Your instructions
Copy, from the entries below, each line in which the string "instances" appears.
Data extract Block Start
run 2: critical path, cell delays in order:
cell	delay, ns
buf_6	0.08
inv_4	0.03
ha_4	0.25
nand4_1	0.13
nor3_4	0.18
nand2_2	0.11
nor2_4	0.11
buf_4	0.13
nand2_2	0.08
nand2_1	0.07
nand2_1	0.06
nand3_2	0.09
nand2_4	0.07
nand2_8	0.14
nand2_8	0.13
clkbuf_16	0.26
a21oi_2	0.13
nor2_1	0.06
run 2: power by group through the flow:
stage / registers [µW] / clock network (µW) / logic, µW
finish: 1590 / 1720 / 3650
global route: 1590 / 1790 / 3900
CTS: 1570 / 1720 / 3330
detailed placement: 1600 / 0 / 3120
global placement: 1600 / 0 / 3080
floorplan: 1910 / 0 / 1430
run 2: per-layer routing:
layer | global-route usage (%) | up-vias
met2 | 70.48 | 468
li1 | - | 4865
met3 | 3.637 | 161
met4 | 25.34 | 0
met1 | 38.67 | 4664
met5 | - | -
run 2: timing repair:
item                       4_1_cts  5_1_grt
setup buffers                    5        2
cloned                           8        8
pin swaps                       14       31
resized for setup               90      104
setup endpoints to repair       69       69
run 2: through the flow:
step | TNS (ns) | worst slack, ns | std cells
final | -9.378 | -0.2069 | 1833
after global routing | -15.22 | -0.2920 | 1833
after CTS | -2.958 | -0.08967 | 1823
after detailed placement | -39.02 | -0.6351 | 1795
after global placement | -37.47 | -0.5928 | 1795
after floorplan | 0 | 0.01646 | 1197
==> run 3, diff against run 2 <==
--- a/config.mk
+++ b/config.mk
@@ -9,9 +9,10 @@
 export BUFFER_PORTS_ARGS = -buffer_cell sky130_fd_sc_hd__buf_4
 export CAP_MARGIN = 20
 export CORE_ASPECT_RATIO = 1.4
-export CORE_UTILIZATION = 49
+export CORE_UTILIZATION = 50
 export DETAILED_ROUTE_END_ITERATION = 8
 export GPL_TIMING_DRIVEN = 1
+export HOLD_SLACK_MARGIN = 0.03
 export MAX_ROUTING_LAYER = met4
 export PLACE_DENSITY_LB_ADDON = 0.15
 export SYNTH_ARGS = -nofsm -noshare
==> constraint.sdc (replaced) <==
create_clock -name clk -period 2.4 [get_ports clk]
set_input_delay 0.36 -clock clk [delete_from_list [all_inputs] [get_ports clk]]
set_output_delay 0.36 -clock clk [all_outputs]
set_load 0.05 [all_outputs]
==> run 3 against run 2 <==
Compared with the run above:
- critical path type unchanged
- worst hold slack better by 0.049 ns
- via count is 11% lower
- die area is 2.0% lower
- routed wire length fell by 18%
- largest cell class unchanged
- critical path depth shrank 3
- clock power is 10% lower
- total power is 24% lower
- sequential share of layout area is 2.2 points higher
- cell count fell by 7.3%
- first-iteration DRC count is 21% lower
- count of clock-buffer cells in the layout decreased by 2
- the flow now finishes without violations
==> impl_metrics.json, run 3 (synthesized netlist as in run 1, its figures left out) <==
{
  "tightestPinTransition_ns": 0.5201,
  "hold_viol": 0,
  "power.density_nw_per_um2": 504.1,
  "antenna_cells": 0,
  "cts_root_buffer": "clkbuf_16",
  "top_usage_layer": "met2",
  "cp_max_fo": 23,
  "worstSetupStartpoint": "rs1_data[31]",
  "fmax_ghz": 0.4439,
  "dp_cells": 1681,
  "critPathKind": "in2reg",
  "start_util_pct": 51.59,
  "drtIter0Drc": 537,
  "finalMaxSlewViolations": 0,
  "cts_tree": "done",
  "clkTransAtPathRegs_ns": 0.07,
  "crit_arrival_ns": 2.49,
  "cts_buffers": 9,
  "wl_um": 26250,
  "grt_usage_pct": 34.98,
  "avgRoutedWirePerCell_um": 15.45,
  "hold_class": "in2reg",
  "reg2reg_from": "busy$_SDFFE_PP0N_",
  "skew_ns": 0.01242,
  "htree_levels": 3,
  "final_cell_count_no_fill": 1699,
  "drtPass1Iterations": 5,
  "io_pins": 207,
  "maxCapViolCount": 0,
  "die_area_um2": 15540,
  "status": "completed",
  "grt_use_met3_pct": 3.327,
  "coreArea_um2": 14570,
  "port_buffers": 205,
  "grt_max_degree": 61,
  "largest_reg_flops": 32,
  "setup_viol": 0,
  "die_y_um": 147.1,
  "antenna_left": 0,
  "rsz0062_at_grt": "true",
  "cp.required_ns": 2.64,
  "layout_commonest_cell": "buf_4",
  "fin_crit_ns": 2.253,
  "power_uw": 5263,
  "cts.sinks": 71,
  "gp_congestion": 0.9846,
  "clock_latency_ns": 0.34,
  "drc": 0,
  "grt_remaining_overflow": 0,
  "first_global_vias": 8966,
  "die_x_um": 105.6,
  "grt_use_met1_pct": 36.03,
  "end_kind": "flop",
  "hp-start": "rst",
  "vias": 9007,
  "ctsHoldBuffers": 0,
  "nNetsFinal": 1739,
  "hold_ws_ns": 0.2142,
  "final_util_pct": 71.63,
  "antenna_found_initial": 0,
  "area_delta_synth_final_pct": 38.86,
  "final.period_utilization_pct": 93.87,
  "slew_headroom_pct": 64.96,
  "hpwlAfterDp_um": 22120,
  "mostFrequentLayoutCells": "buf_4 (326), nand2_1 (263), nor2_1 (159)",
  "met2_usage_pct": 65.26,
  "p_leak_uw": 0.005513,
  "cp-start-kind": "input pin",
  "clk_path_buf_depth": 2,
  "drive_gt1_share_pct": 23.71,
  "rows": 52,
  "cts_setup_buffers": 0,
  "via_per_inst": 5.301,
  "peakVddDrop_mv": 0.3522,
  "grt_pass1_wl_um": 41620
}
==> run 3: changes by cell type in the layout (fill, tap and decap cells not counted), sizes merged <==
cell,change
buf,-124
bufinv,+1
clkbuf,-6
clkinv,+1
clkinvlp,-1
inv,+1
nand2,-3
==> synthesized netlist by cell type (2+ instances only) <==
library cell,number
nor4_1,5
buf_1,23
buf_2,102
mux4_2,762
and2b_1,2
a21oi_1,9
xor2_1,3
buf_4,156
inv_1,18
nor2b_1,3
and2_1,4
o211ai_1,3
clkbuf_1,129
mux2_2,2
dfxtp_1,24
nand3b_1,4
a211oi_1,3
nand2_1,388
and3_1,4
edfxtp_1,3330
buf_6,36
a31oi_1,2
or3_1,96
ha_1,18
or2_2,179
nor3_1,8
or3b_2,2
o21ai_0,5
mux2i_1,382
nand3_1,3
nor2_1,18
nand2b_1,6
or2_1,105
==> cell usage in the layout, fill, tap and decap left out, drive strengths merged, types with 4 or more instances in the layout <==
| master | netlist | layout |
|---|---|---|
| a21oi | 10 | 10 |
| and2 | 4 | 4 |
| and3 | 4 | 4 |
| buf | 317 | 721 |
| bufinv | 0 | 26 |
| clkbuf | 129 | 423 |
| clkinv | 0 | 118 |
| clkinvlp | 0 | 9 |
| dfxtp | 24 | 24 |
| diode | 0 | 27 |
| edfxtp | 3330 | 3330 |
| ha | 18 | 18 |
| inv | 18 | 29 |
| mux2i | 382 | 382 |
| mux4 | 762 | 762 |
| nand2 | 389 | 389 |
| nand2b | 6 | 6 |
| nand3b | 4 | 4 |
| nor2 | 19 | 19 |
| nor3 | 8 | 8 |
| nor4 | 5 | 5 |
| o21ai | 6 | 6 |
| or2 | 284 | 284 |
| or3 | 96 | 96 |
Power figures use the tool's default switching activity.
Data extract Block End
Solution
==> synthesized netlist by cell type (2+ instances only) <==
==> cell usage in the layout, fill, tap and decap left out, drive strengths merged, types with 4 or more instances in the layout <==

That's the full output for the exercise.